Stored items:
This design comes from an exercise in tuning for small area and a short achievable clock period on the open sky130 flow, not from production work.
At most, simulation tests tie the RTL to the original design; equivalence was not proved.

==> flow/design.v (excerpt) <==
module conv_bn_act #(
    parameter DATA_WIDTH = 16
)(
    input  logic                  clk,
    input  logic                  rst_n,
    input  logic [DATA_WIDTH-1:0] in_data,
    input  logic                  in_valid,
    output logic                  in_ready,
    output logic [DATA_WIDTH-1:0] out_data,
    output logic                  out_valid,
    input  logic                  enable_bn,
    input  logic                  use_relu          
);
    logic [15:0] valu_y;
    logic        valu_y_valid;
    vector_alu valu_inst (
        .clk      (clk),
        .rst_n    (rst_n),
        .in_data  (in_data),
        .in_valid (in_valid),
        .in_ready (in_ready),
        .y        (valu_y),
        .y_valid  (valu_y_valid),
        .enable_bn(enable_bn)
    );
    activation_unit act_inst (
        .clk      (clk),
        .rst_n    (rst_n),
        .in_data  (valu_y),
        .in_valid (valu_y_valid),
        .out_data (out_data),
        .out_valid(out_valid),
        .use_relu (use_relu)
    );
endmodule
Size: about 2,400 cells after synthesis, roughly 23,000 µm² of cells after synthesis.
==> flow/config.mk <==
export PLATFORM = sky130hd
export DESIGN_NAME = conv_bn_act
export DESIGN_NICKNAME = conv_bn_act
export VERILOG_FILES = /design/flow/design.v
export SDC_FILE = /design/flow/constraint.sdc
export NUM_CORES = 4
export LEC_CHECK = 0
export CAP_MARGIN = 20
export CORE_MARGIN = 2
export CORE_UTILIZATION = 40
export SLEW_MARGIN = 20
==> flow/constraint.sdc <==
create_clock -name core_clock -period 18.0 [get_ports {clk}]
set_input_delay 3.6000 -clock core_clock [delete_from_list [all_inputs] [get_ports {clk}]]
set_output_delay 3.6000 -clock core_clock [all_outputs]
set_load 0.01 [all_outputs]
standard.sh (not shown) runs the stock make flow with config.mk's settings and CLKGATE_MAP_FILE= SYNTH_SCRIPT=/design/flow/synth_recipe.tcl, a recipe that flattens the netlist after the stock synthesis.
==> flow/flow/run.sh <==
#!/bin/bash
# Standard synthesis, then inverters around full adders folded into the adders'
# polarity (flow/invfold.py), then the standard layout from floorplan on.
set -euo pipefail
export SETUP_SLACK_MARGIN=11.5
here=$(pwd)
bash standard.sh synth > "$here/synth.log" 2>&1
R=orfs/results/${FLOW_PLATFORM}/conv_bn_act/base
cp "$R/1_2_yosys.v" "$here/1_2_yosys.std.v"
python3 flow/invfold.py "$here/1_2_yosys.std.v" "$R/1_2_yosys.v" > "$here/invfold.log" 2>&1
rm -f "$R/1_synth.odb" "$R/1_synth.sdc"
bash standard.sh > "$here/layout.log" 2>&1
Other scripts of this flow, unchanged in this note and not shown: flow/flow/invfold.py
==> next run, changes <==
--- a/flow/design.v
+++ b/flow/design.v
@@ -66,50 +66,28 @@
     end
     always_ff @(posedge clk) begin
         if (loading && in_valid) begin
             if (load_count == 4'd2) bn_gamma   <= in_data;
             if (load_count == 4'd3) bn_beta    <= in_data;
         end
     end
-    logic [16:0] xs;
-    logic [18:0] xe;
-    logic [8:0]  b_one, b_two, b_neg;
+    logic [16:0] x_q;
     logic [31:0] bb_q, mt, prod, p_q;
     logic        bn_q, bn2_q;
-    always_comb begin
-        if (cnt3)         xs = {w4[15], w4};
-        else if (take_w0) xs = {1'b0, bn_m[15:0]};
-        else              xs = {in_data[15], in_data};
-    end
-    assign xe = {xs[16], xs, 1'b0};
-    always_ff @(posedge clk) begin
-        for (int j = 0; j < 9; j++) begin
-            b_one[j] <= xe[2*j+1] ^ xe[2*j];
-            b_two[j] <= (xe[2*j+2] & ~xe[2*j+1] & ~xe[2*j]) | (~xe[2*j+2] & xe[2*j+1] & xe[2*j]);
-            b_neg[j] <= xe[2*j+2];
-        end
+    always_ff @(posedge clk) begin
+        if (cnt3)         x_q <= {w4[15], w4};
+        else if (take_w0) x_q <= {1'b0, bn_m[15:0]};
+        else              x_q <= {in_data[15], in_data};
         if (cnt3 || take_w0 || take_w4) bb_q <= {16'd0, bn_gamma};
         else if (enable_bn)             bb_q <= op_g ? prod : bn_g;
         else                            bb_q <= {{16{w4[15]}}, w4};
         bn_q <= take && enable_bn;
     end
-    logic [31:0] rows [9];
-    logic [31:0] negs;
-    always_comb begin
-        negs = '0;
-        for (int j = 0; j < 9; j++) begin
-            rows[j] = '0;
-            for (int k = 2 * j; k < 32; k++)
-                rows[j][k] = ((b_one[j] & bb_q[k-2*j]) | (b_two[j] & ((k > 2 * j) ? bb_q[(k-2*j+31)%32] : 1'b0))) ^ b_neg[j];
-            negs[2*j] = b_neg[j];
-        end
-    end
     assign mt   = bn_q ? bn_m : 32'd0;
-    assign prod = rows[0] + rows[1] + rows[2] + rows[3] + rows[4] + rows[5] + rows[6]
-                + rows[7] + rows[8] + negs - mt;
+    assign prod = x_q[15:0] * bb_q - (x_q[16] ? {bb_q[15:0], 16'd0} : 32'd0) - mt;
     always_ff @(posedge clk) begin
         if (op_g) bn_g <= prod;
         if (op_m) bn_m <= prod;
         else if (loading && in_valid && load_count == 4'd0) bn_m <= {16'd0, in_data};
         p_q   <= prod;
         bn2_q <= bn_q;
     end
@@ -151,19 +129,16 @@
             sq = sq + ({20'd0, a[i]} << (2 * i));
             for (int j = 0; j < 10; j++)
                 if (j > i) sq = sq + ({20'd0, a[i] & a[j]} << (i + j + 1));
         end
     end
     assign s = sq + ({11'd0, a} << 9) + ({11'd0, a} << 8)
              - (n ? ({11'd0, a} << 11) : 21'd0) + {1'b0, n, 19'd0};
-    logic [16:0] d1, d2;
     logic [15:0] q_hi;
-    assign d1   = {1'b0, in_data} - 17'd10923;
-    assign d2   = {1'b0, in_data} - 17'd21846;
-    assign q_hi = !d2[16] ? d2[15:0] : !d1[16] ? d1[15:0] : in_data;
+    assign q_hi = in_data - ((y >= 16'sd21846) ? 16'd21846 : (y >= 16'sd10923) ? 16'd10923 : 16'd0);
     logic [11:0] w_q;
     logic [15:0] v_q;
     logic        msel_q, n_q;
     always_ff @(posedge clk) begin
         w_q    <= s[20:9];
         n_q    <= n;
         msel_q <= !use_relu && mid;
Result: The new run passed the timing, DRC and antenna checks; final area grows by 6.1%; global-route usage shrinks by 0.93 points; critical path depth grows by 1; sequential share of layout area shrinks by 2.0 points; via count grows by 1.8%; register-to-register slack gains 0.07 ns; setup slack loses 0.026 ns; fmax shrinks by 0.39%; flip-flop and latch count shrinks by 9; area after synthesis grows by 8.0%.

---

Setup of red:
Another version of the RTL of conv_bn_act (not shown whole).
Size in the first run: ~2,400 cells after synthesis, ~39 I/O pins, about 24,000 sq um of cells after synthesis.
==> module activation_unit, before the edit <==
module activation_unit (
    input  logic        clk,
    input  logic        rst_n,
    input  logic [15:0] in_data,
    input  logic [9:0]  in_lo,       
    input  logic        in_neg,      
    input  logic        in_valid,
    output logic [15:0] out_data,
    output logic        out_valid,
    input  logic        use_relu
);
    logic signed [15:0] y;
    assign y = $signed(in_data);
    logic n, mid, hi;
    assign n   = y[15];
    assign mid = (y >= -16'sd767) && (y <= 16'sd768);
    assign hi  = (y >= 16'sd769) && (y <= 16'sd31999);
    logic [9:0]  a;
    logic        m;
    logic [20:0] sq, s;
    assign a = in_lo;
    assign m = in_neg;
    logic [9:0][20:0] sqrow;
    for (genvar i = 0; i < 10; i++) begin : g_sq
        assign sqrow[i] = ({20'd0, a[i]} << (2 * i)) | ((a[i] ? {11'd0, a >> (i + 1)} : 21'd0) << (2 * i + 2));
    end
    assign sq = sqrow[0] + sqrow[1] + sqrow[2] + sqrow[3] + sqrow[4]
              + sqrow[5] + sqrow[6] + sqrow[7] + sqrow[8] + sqrow[9];
    assign s = sq + ({11'd0, a} << 9) + ({11'd0, a} << 8)
             - (m ? ({11'd0, a} << 11) : 21'd0) + {1'b0, m, 19'd0};
    logic [16:0] d1, d2;
    logic [15:0] q_hi;
    assign d1   = {1'b0, in_data} - 17'd10923;
    assign d2   = {1'b0, in_data} - 17'd21846;
    assign q_hi = !d2[16] ? d2[15:0] : !d1[16] ? d1[15:0] : in_data;
    logic [11:0] w;
    assign w = s[20:9];
    localparam logic [12:0] EVEN = 13'b0_0101_0101_0101;
    logic [12:0] t0a, t0b, t1a, t1b, t2a, t2b;
    function automatic logic [25:0] add3v(input logic [12:0] p0, input logic [12:0] p1,
                                          input logic [12:0] q0, input logic [12:0] q1);
        add3v[12:0]  = (~p1 & ~p0 & q0) | (p0 & ~q1 & ~q0) | (p1 & q1);
        add3v[25:13] = (~p1 & ~p0 & q1) | (p1 & ~q1 & ~q0) | (p0 & q0);
    endfunction
    assign t0a = {1'b0, w} & EVEN;
    assign t0b = {1'b0, w} & ~EVEN;
    assign {t1b, t1a} = add3v(t0a, t0b, t0a >> 1, t0b >> 1);
    assign {t2b, t2a} = add3v(t1a, t1b, t1a >> 2, t1b >> 2);
    logic [11:1] t2a_q, t2b_q;      
    logic [9:0]  w_q;
    logic [15:0] v_q;
    logic        msel_q, n_q;
    always_ff @(posedge clk) begin
        t2a_q  <= t2a[11:1];
        t2b_q  <= t2b[11:1];
        w_q    <= w[9:0];
        n_q    <= m;
        msel_q <= !use_relu && mid;
        v_q    <= use_relu ? (n ? 16'd0 : in_data) : (hi ? q_hi : 16'd0);
    end
    always_ff @(posedge clk or negedge rst_n) begin
        if (!rst_n) out_valid <= 1'b0;
        else        out_valid <= in_valid;
    end
    logic [12:0] t3a, t3b, t4a, t4b, r0, r1;
    logic [9:0]  d3;
    logic [12:0] t2ar, t2br;
    assign t2ar = {1'b0, t2a_q, 1'b0};
    assign t2br = {1'b0, t2b_q, 1'b0};
    assign {t3b, t3a} = add3v(t2ar, t2br, t2ar >> 4, t2br >> 4);
    assign {t4b, t4a} = add3v(t3a, t3b, t3a >> 8, t3b >> 8);
    assign r0 = (t4a & EVEN) | (t4b & ~EVEN);
    assign r1 = (t4b & EVEN) | (t4a & ~EVEN);
    assign d3 = r1[10:1] | (r0[10:1] & w_q);
    assign out_data = msel_q ? {n_q ? 6'h0a : 6'h00, n_q ? 2'b10 : d3[9:8], d3[7:0]} : v_q;
endmodule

**What is needed**.
Taking the records from the top, repeat each line exactly until you have repeated the line that contains "output logic [DATA_WIDTH-1:0]".

**Result of this task**.
This design comes from an exercise in tuning for small area and a short achievable clock period on the open sky130 flow, not from production work.
At most, simulation tests tie the RTL to the original design; equivalence was not proved.

==> flow/design.v (excerpt) <==
module conv_bn_act #(
    parameter DATA_WIDTH = 16
)(
    input  logic                  clk,
    input  logic                  rst_n,
    input  logic [DATA_WIDTH-1:0] in_data,
    input  logic                  in_valid,
    output logic                  in_ready,
    output logic [DATA_WIDTH-1:0] out_data,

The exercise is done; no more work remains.